Woman's DNA unravelled
2008-05-27 07:16
Amsterdam - Dutch scientists said on Monday they had completed the first sequencing of an individual woman's DNA.
The researchers at Leiden University Medical Centre said they had sequenced the entire genome of one of their female researchers, though no other scientists had yet verified their data.
The first sequencing of a composite human genome was announced in 2001. At least four individual male genomes and those of about a dozen animals had so far been sequenced.
"The more data that is made public, the more chances we have of making sense of the similarities and differences between them and to understand the patterns of how genes work together," said Stephen Scherer, a genetics expert at the Hospital for Sick Children at the University of Toronto. Scherer was not connected to the Dutch research.
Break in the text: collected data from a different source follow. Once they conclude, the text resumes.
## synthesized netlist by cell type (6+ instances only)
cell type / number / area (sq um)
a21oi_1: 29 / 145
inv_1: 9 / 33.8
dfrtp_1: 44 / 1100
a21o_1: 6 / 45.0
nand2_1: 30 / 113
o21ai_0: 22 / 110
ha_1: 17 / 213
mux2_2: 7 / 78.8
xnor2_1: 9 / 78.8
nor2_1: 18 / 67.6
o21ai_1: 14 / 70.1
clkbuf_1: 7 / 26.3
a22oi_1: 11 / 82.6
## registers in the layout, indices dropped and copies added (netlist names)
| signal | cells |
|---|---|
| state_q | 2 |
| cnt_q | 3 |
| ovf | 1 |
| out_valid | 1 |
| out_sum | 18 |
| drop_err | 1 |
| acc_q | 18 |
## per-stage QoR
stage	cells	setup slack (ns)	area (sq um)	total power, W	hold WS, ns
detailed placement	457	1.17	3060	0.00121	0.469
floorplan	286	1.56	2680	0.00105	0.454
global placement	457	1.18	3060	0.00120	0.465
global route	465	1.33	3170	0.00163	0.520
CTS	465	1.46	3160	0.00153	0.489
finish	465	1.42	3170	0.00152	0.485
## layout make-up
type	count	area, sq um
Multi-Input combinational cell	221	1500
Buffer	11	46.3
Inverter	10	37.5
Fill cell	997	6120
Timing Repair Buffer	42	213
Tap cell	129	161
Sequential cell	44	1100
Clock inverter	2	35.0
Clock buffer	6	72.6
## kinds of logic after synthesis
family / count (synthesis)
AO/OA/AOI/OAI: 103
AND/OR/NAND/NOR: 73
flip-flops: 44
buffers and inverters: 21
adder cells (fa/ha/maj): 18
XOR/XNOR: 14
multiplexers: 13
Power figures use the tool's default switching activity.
===== config.mk =====
export PLATFORM = sky130hd
export DESIGN_NAME = alu_req_arbiter
export DESIGN_NICKNAME = d
export VERILOG_FILES = /design/src/rtl/alu_types_pkg.sv /design/src/rtl/rr_arbiter.sv /design/src/rtl/alu_req_arbiter.sv
export SDC_FILE = /design/constraint.sdc
export NUM_CORES = 1
export LEC_CHECK = 0
export CORE_MARGIN = 8
export CORE_UTILIZATION = 29
export CTS_CLUSTER_DIAMETER = 50
export DETAILED_ROUTE_END_ITERATION = 10
export PLACE_DENSITY = 0.77
export SYNTH_ARGS = -nofsm -noshare
export SYNTH_HDL_FRONTEND = slang
export SYNTH_HIERARCHICAL = 1
export SYNTH_SLANG_ARGS = --single-unit

===== constraint.sdc =====
create_clock -name clk -period 3 [get_ports clk]
set_clock_uncertainty 0.2 [all_clocks]
set_input_delay 0.6 -clock clk [delete_from_list [all_inputs] [get_ports clk]]
set_output_delay 0.6 -clock clk [all_outputs]
set_load 0.01 [all_outputs]

===== src/rtl/alu_types_pkg.sv =====
// Shared ALU operation encodings and helpers for the
// request arbiter and its round-robin grant logic.
package alu_types_pkg;

   localparam int OP_W = 3;

   typedef enum logic [OP_W-1:0] {
      OP_ADD = 3'd0,
      OP_SUB = 3'd1,
      OP_MUL = 3'd2
   } operation_t;

   // Only add/sub/mul are implemented; anything else is
   // still issued but flagged back to the requester.
   function automatic logic is_legal_op(operation_t op);
      return (op == OP_ADD) || (op == OP_SUB) || (op == OP_MUL);
   endfunction

endpackage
Comparative sequences important
Scherer said that it was important to have comparative genome sequences from women. In the next few years, he predicted, thousands of genomes would be sequenced.
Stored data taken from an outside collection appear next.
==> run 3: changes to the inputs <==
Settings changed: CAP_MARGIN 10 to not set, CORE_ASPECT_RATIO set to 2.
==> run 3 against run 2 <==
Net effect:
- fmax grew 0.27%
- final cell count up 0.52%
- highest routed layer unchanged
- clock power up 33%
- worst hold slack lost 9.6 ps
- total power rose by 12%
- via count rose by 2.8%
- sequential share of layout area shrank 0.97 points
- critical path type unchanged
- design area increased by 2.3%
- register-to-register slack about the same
[src/rtl/cpu_pkg.sv]
// rtl/cpu_pkg.sv - shared state encoding and rstatus codes for the multdiv sequencer
package cpu_pkg;
    typedef enum logic [1:0] {
        ST_IDLE  = 2'd0,
        ST_ISSUE = 2'd1,
        ST_BUSY  = 2'd2,
        ST_DONE  = 2'd3
    } md_state_t;

    localparam logic [31:0] RSTATUS_MULT = 32'd4;
    localparam logic [31:0] RSTATUS_DIV  = 32'd5;
endpackage

[src/rtl/md_watchdog.sv]
// rtl/md_watchdog.sv - clear/enable cycle counter with terminal-count flag
module md_watchdog #(
    parameter int TIMEOUT_CYCLES = 40,
    parameter int CNT_WIDTH      = 6
) (
    input  logic i_clk,
    input  logic i_rst_n,
    input  logic i_clear,
    input  logic i_enable,
    output logic o_terminal
);
    logic [CNT_WIDTH-1:0] r_count;

    always_ff @(posedge i_clk or negedge i_rst_n) begin
        if (!i_rst_n) begin
            r_count <= '0;
        end else if (i_clear) begin
            r_count <= '0;
        end else if (i_enable) begin
            r_count <= r_count + 1'b1;
        end
    end

    assign o_terminal = (r_count == CNT_WIDTH'(TIMEOUT_CYCLES - 1));
endmodule

[src/rtl/multdiv_sequencer.sv]
// rtl/multdiv_sequencer.sv - issue/complete controller between execute stage and iterative multdiv unit
module multdiv_sequencer
    import cpu_pkg::*;
#(
    parameter int DATA_WIDTH     = 32,
    parameter int TAG_WIDTH      = 5,
    parameter int TIMEOUT_CYCLES = 40,
    parameter int CNT_WIDTH      = 6
) (
    input  logic                  i_clk,
    input  logic                  i_rst_n,
    input  logic                  i_op_valid,
    input  logic                  i_op_is_mult,
    input  logic                  i_op_is_div,
    input  logic [DATA_WIDTH-1:0] i_op_a,
    input  logic [DATA_WIDTH-1:0] i_op_b,
    input  logic [TAG_WIDTH-1:0]  i_op_tag,
    input  logic                  i_flush,
    output logic [DATA_WIDTH-1:0] o_md_a,
    output logic [DATA_WIDTH-1:0] o_md_b,
    output logic                  o_md_ctrl_mult,
    output logic                  o_md_ctrl_div,
    input  logic [DATA_WIDTH-1:0] i_md_result,
    input  logic                  i_md_exception,
    input  logic                  i_md_result_rdy,
    output logic                  o_stall,
    output logic                  o_res_valid,
    output logic [DATA_WIDTH-1:0] o_res_data,
    output logic [TAG_WIDTH-1:0]  o_res_tag,
    output logic                  o_res_exception,
    output logic [31:0]           o_res_status
);
    md_state_t             r_state;
    md_state_t             w_next;
    logic                  r_is_mult;
    logic [TAG_WIDTH-1:0]  r_tag;
    logic [DATA_WIDTH-1:0] r_md_a;
    logic [DATA_WIDTH-1:0] r_md_b;
    logic [DATA_WIDTH-1:0] r_res_data;
    logic [TAG_WIDTH-1:0]  r_res_tag;
    logic                  r_res_exc;
    logic [31:0]           r_res_status;

    logic w_op_req;
    logic w_accept;
    logic w_complete;
    logic w_timeout;
    logic w_stall;
    logic w_ctrl_mult;
    logic w_ctrl_div;
    logic w_wd_terminal;
    logic w_cpl_exc;

    assign w_op_req = i_op_valid & (i_op_is_mult | i_op_is_div);

    md_watchdog #(
        .TIMEOUT_CYCLES(TIMEOUT_CYCLES),
        .CNT_WIDTH     (CNT_WIDTH)
    ) u_watchdog (
        .i_clk     (i_clk),
        .i_rst_n   (i_rst_n),
        .i_clear   (r_state != ST_BUSY),
        .i_enable  (r_state == ST_BUSY),
        .o_terminal(w_wd_terminal)
    );

    always_ff @(posedge i_clk or negedge i_rst_n) begin
        if (!i_rst_n) begin
            r_state <= ST_IDLE;
        end else begin
            r_state <= w_next;
        end
    end

    // Flush beats a same-cycle rdy; the restarted unit makes any later stale rdy harmless.
    always_comb begin
        w_next      = r_state;
        w_stall     = 1'b0;
        w_ctrl_mult = 1'b0;
        w_ctrl_div  = 1'b0;
        w_accept    = 1'b0;
        w_complete  = 1'b0;
        w_timeout   = 1'b0;
        case (r_state)
            ST_IDLE: begin
                w_stall = w_op_req & ~i_flush;
                if (w_stall) begin
                    w_accept = 1'b1;
                    w_next   = ST_ISSUE;
                end
            end
            ST_ISSUE: begin
                w_ctrl_mult = r_is_mult;
                w_ctrl_div  = ~r_is_mult;
                w_stall     = ~i_flush;
                w_next      = i_flush ? ST_IDLE : ST_BUSY;
            end
            ST_BUSY: begin
                w_stall = ~i_flush;
                if (i_flush) begin
                    w_next = ST_IDLE;
                end else if (i_md_result_rdy) begin
                    w_complete = 1'b1;
                    w_next     = ST_DONE;
                end else if (w_wd_terminal) begin
                    w_complete = 1'b1;
                    w_timeout  = 1'b1;
                    w_next     = ST_DONE;
                end
            end
            ST_DONE: begin
                w_next = ST_IDLE;
            end
            default: begin
                w_next = ST_IDLE;
            end
        endcase
    end

    assign w_cpl_exc = w_timeout | i_md_exception;

    always_ff @(posedge i_clk or negedge i_rst_n) begin
        if (!i_rst_n) begin
            r_is_mult    <= 1'b0;
            r_tag        <= '0;
            r_md_a       <= '0;
            r_md_b       <= '0;
            r_res_data   <= '0;
            r_res_tag    <= '0;
            r_res_exc    <= 1'b0;
            r_res_status <= '0;
        end else begin
            if (w_accept) begin
                r_is_mult <= i_op_is_mult;
                r_tag     <= i_op_tag;
                r_md_a    <= i_op_a;
                r_md_b    <= i_op_b;
            end
            if (w_complete) begin
                r_res_tag    <= r_tag;
                r_res_exc    <= w_cpl_exc;
                r_res_data   <= w_cpl_exc ? '0 : i_md_result;
                r_res_status <= w_cpl_exc ? (r_is_mult ? RSTATUS_MULT : RSTATUS_DIV) : 32'd0;
            end
        end
    end

    assign o_md_a          = r_md_a;
    assign o_md_b          = r_md_b;
    assign o_md_ctrl_mult  = w_ctrl_mult;
    assign o_md_ctrl_div   = w_ctrl_div;
    assign o_stall         = w_stall;
    assign o_res_valid     = (r_state == ST_DONE);
    assign o_res_data      = r_res_data;
    assign o_res_tag       = r_res_tag;
    assign o_res_exception = r_res_exc;
    assign o_res_status    = r_res_status;
endmodule
<file path="src/rtl/operand_forward.sv">
// D/E and E/M operand forwarding datapath with stall watchdog.
// Optional OPERAND_FORWARD_PERF_EN adds stall/bubble cycle counters.
module operand_forward #(
   parameter int XLEN        = 32,
   parameter int STALL_LIMIT = 8,
   parameter int CNT_W       = 4
) (
   input  logic            clock,
   input  logic            reset_n,
   input  logic            fetch_stall,
   input  logic            flush_e,
   input  logic            valid_d,
   input  logic [1:0]      rs1_bypass_d,
   input  logic [2:0]      rs2_bypass_d,
   input  logic [XLEN-1:0] rs1_data_d,
   input  logic [XLEN-1:0] rs2_data_d,
   input  logic [XLEN-1:0] alu_result_m,
   input  logic [XLEN-1:0] wb_data_w,
   output logic            pc_enable,
   output logic            fd_enable,
   output logic            valid_e,
   output logic [XLEN-1:0] rs1_val_e,
   output logic [XLEN-1:0] rs2_val_e,
   output logic            valid_m,
   output logic [XLEN-1:0] store_data_m,
   output logic            stall_timeout
`ifdef OPERAND_FORWARD_PERF_EN
  ,output logic [31:0]     stall_cycles,
   output logic [31:0]     bubble_cycles
`endif
);

   logic            bubble;
   logic            valid_e_q, valid_e_d;
   logic [1:0]      sel1_e_q, sel1_e_d;
   logic [2:0]      sel2_e_q, sel2_e_d;
   logic [XLEN-1:0] r1_e_q, r1_e_d;
   logic [XLEN-1:0] r2_e_q, r2_e_d;
   logic            valid_m_q;
   logic [2:0]      sel2_m_q;
   logic [XLEN-1:0] sd_m_q;
   logic [CNT_W-1:0] run_cnt_q, run_cnt_d;
   logic            timeout_q, timeout_d;

   assign bubble    = fetch_stall | flush_e;
   assign pc_enable = ~fetch_stall;
   assign fd_enable = ~fetch_stall;

   always_comb begin
      valid_e_d = 1'b0;
      sel1_e_d  = '0;
      sel2_e_d  = '0;
      r1_e_d    = '0;
      r2_e_d    = '0;
      if (!bubble) begin
         valid_e_d = valid_d;
         r1_e_d    = rs1_data_d;
         r2_e_d    = rs2_data_d;
         // invalid slots never forward, so later stages see select 0
         if (valid_d) begin
            sel1_e_d = rs1_bypass_d;
            sel2_e_d = rs2_bypass_d;
         end
      end
   end

   always_ff @(posedge clock or negedge reset_n) begin
      if (!reset_n) begin
         valid_e_q <= 1'b0;
         sel1_e_q  <= '0;
         sel2_e_q  <= '0;
         r1_e_q    <= '0;
         r2_e_q    <= '0;
      end else begin
         valid_e_q <= valid_e_d;
         sel1_e_q  <= sel1_e_d;
         sel2_e_q  <= sel2_e_d;
         r1_e_q    <= r1_e_d;
         r2_e_q    <= r2_e_d;
      end
   end

   always_comb begin
      rs1_val_e = r1_e_q;
      unique case (sel1_e_q)
         2'd1:    rs1_val_e = alu_result_m;
         2'd3:    rs1_val_e = wb_data_w;
         default: rs1_val_e = r1_e_q;
      endcase
   end

   always_comb begin
      rs2_val_e = r2_e_q;
      unique case (sel2_e_q)
         3'd1:    rs2_val_e = alu_result_m;
         3'd3:    rs2_val_e = wb_data_w;
         default: rs2_val_e = r2_e_q;
      endcase
   end

   assign valid_e = valid_e_q;

   always_ff @(posedge clock or negedge reset_n) begin
      if (!reset_n) begin
         valid_m_q <= 1'b0;
         sel2_m_q  <= '0;
         sd_m_q    <= '0;
      end else begin
         valid_m_q <= valid_e_q;
         sel2_m_q  <= sel2_e_q;
         sd_m_q    <= rs2_val_e;
      end
   end

   assign valid_m      = valid_m_q;
   assign store_data_m = (valid_m_q && sel2_m_q == 3'd4) ? wb_data_w
                                                         : sd_m_q;

   always_comb begin
      run_cnt_d = '0;
      timeout_d = timeout_q;
      if (fetch_stall) begin
         run_cnt_d = (run_cnt_q == '1) ? run_cnt_q : run_cnt_q + 1'b1;
         if (run_cnt_q == CNT_W'(STALL_LIMIT - 1))
            timeout_d = 1'b1;
      end
   end

   always_ff @(posedge clock or negedge reset_n) begin
      if (!reset_n) begin
         run_cnt_q <= '0;
         timeout_q <= 1'b0;
      end else begin
         run_cnt_q <= run_cnt_d;
         timeout_q <= timeout_d;
      end
   end

   assign stall_timeout = timeout_q;

`ifdef OPERAND_FORWARD_PERF_EN
   logic [31:0] stall_cnt_q, bubble_cnt_q;

   always_ff @(posedge clock or negedge reset_n) begin
      if (!reset_n) begin
         stall_cnt_q  <= '0;
         bubble_cnt_q <= '0;
      end else begin
         if (fetch_stall) stall_cnt_q <= stall_cnt_q + 32'd1;
         if (bubble)      bubble_cnt_q <= bubble_cnt_q + 32'd1;
      end
   end

   assign stall_cycles  = stall_cnt_q;
   assign bubble_cycles = bubble_cnt_q;
`endif

endmodule

</file>
<file path="config.mk">
export PLATFORM = sky130hd
export DESIGN_NAME = dport_mem_bridge
export DESIGN_NICKNAME = d
export VERILOG_FILES = /design/src/rtl/dport_pkg.sv /design/src/rtl/dport_slot.sv /design/src/rtl/dport_mem_bridge.sv
export SDC_FILE = /design/constraint.sdc
export NUM_CORES = 1
export LEC_CHECK = 0
export ABC_AREA = 1
export ABC_CLOCK_PERIOD_IN_PS = 2000
export BUFFER_PORTS_ARGS = -buffer_cell sky130_fd_sc_hd__buf_2
export CORE_UTILIZATION = 50
export CTS_CLUSTER_DIAMETER = 50
export DETAILED_ROUTE_END_ITERATION = 8
export GPL_TIMING_DRIVEN = 0
export HOLD_SLACK_MARGIN = 0.08
export PLACE_DENSITY = 0.89
export SLEW_MARGIN = 10
export SYNTH_ARGS = -nofsm -noshare
export SYNTH_HDL_FRONTEND = slang
export SYNTH_SLANG_ARGS = --single-unit
</file>
<file path="constraint.sdc">
create_clock -name clk -period 2 [get_ports clk]
set_clock_uncertainty 0.2 [all_clocks]
set_input_delay 0.3 -clock clk [delete_from_list [all_inputs] [get_ports clk]]
set_output_delay 0.3 -clock clk [all_outputs]
set_load 0.02 [all_outputs]
</file>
"I think the tipping point when we start to understand how this works will come really fast," he said. "It will absolutely make a difference to how diseases are prevented or treated."
The full complement of an organism's DNA was called its genome. In animals and people, it is made up of nearly 3 billion building blocks.
The sequence of those blocks spelled out the hereditary information, just as strings of letters spelled out sentences. Decoding a genome, which was called sequencing, meant identifying the order of the building blocks.
While scientists made great advances recently in identifying genes for certain diseases such as cancer, for the most part, those were not yet translated into cures or treatments.